Industry Interest and Contracts
Encouraged by the pilot’s outcomes, Arrow Analytics has begun to attract attention from both airports and airlines seeking to modernize their ground‑handling processes. Kumar disclosed that the company has already secured contracts with Pittsburgh International Airport and an undisclosed facility in the Atlanta metropolitan area. These agreements involve deploying the camera‑AI system at key boarding bridges to provide continuous luggage analytics. The interest from major aviation hubs suggests that stakeholders recognize the potential benefits: reduced gate‑delay incidents, more efficient use of cabin space, lower incidence of gate‑checked bags, and improved accuracy in weight‑and‑balance calculations—a factor that can influence fuel consumption and flight safety.
Future Prospects
Looking ahead, Kumar characterizes the current milestones as “only just the beginning.” Arrow Analytics plans to expand its camera network to additional boarding bridges, enhance the AI’s ability to forecast bin occupancy based on historical flight data, and explore integration with airline reservation systems to offer passengers real‑time bin‑availability updates during check‑in or mobile boarding pass generation. Longer‑term visions include using the collected data to inform aircraft cabin redesigns, optimize loading sequences for different aircraft types, and support sustainability initiatives by minimizing unnecessary fuel burn caused by excess weight from mis‑estimated luggage loads. As air travel rebounds and passenger expectations for a seamless journey rise, solutions like Arrow Analytics’ could become a standard component of modern airport operations.
Conclusion
Arrow Analytics emerged from a simple observation made by a frequent traveler: the chronic mismatch between passenger carry‑on volume and aircraft overhead‑bin capacity. By deploying ceiling‑mounted cameras coupled with AI‑powered computer vision, the startup offers a novel, autonomous method to count, measure, and classify every item entering the cabin. Successful pilot testing and early contracts with Pittsburgh International Airport and an Atlanta‑area facility demonstrate market validation and industry appetite for the technology.
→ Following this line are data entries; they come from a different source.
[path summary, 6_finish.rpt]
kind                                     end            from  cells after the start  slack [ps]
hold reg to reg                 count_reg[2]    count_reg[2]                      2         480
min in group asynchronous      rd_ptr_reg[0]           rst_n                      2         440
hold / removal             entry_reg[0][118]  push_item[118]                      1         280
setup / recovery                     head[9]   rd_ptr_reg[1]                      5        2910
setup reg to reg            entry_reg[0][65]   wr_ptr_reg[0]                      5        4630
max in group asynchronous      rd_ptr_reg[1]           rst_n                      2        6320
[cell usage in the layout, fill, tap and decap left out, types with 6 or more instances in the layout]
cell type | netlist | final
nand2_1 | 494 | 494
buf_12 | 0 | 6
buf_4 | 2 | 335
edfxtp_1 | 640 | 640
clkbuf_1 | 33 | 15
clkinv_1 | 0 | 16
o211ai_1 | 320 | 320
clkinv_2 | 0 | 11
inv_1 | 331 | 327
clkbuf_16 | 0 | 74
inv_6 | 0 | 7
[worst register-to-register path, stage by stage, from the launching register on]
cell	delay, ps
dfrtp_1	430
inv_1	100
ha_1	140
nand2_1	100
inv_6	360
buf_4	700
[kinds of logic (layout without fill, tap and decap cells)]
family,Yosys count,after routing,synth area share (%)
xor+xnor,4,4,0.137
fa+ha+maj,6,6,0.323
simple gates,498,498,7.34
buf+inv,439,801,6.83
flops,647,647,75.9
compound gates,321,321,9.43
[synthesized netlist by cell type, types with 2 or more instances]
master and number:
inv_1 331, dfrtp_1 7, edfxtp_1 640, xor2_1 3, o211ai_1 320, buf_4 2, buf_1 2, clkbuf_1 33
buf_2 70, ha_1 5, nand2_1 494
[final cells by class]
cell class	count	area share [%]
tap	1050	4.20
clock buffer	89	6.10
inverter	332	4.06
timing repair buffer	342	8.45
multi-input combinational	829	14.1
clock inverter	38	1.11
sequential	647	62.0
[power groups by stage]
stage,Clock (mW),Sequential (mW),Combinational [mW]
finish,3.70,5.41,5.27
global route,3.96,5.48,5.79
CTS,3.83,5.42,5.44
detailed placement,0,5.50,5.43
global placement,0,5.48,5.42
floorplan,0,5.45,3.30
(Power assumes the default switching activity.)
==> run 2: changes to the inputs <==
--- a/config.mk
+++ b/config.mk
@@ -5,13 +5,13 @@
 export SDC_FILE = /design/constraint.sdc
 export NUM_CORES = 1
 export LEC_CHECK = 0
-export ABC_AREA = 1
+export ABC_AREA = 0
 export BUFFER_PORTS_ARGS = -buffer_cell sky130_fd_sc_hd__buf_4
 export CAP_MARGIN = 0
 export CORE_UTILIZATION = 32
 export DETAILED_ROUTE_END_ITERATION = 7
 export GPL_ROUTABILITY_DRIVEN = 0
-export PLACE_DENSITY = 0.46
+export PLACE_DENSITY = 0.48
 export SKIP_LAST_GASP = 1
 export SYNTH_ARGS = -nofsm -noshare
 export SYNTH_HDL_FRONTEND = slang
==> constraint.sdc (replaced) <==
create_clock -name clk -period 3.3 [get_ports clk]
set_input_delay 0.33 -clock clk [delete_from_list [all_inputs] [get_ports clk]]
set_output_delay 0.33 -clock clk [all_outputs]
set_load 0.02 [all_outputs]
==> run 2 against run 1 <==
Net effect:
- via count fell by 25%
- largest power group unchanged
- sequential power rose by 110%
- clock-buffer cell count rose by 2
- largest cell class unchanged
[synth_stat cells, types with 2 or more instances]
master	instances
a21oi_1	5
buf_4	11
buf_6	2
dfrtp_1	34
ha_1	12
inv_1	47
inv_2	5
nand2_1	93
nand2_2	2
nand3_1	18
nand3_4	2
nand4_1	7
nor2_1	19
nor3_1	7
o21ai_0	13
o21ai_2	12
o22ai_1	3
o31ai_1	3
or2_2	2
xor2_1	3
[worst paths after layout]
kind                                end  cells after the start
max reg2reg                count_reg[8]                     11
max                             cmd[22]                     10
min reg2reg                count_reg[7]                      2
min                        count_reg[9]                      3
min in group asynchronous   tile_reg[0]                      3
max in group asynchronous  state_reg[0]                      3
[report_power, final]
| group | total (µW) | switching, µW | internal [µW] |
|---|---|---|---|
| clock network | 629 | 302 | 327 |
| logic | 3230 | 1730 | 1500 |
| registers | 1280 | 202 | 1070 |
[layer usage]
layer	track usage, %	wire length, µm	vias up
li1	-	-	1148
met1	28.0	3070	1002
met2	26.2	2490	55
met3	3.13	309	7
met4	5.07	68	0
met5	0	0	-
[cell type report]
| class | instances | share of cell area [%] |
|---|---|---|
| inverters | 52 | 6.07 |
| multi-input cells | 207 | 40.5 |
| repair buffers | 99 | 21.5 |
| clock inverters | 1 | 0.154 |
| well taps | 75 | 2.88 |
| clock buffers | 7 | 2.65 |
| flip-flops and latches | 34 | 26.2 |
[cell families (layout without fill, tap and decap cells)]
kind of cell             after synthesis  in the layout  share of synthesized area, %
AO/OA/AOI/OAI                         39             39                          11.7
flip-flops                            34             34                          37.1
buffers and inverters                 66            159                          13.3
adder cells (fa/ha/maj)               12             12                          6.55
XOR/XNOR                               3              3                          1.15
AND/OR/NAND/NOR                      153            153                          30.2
With ambitions to scale the system, refine its predictive capabilities, and embed it deeper into airline and airport workflows, Arrow Analytics aims to transform a longstanding source of boarding friction into a data‑driven, efficiency‑enhancing asset for the aviation ecosystem. As the company moves beyond its nascent stage, its progress may well signal a new era of smarter, more predictable cabin management.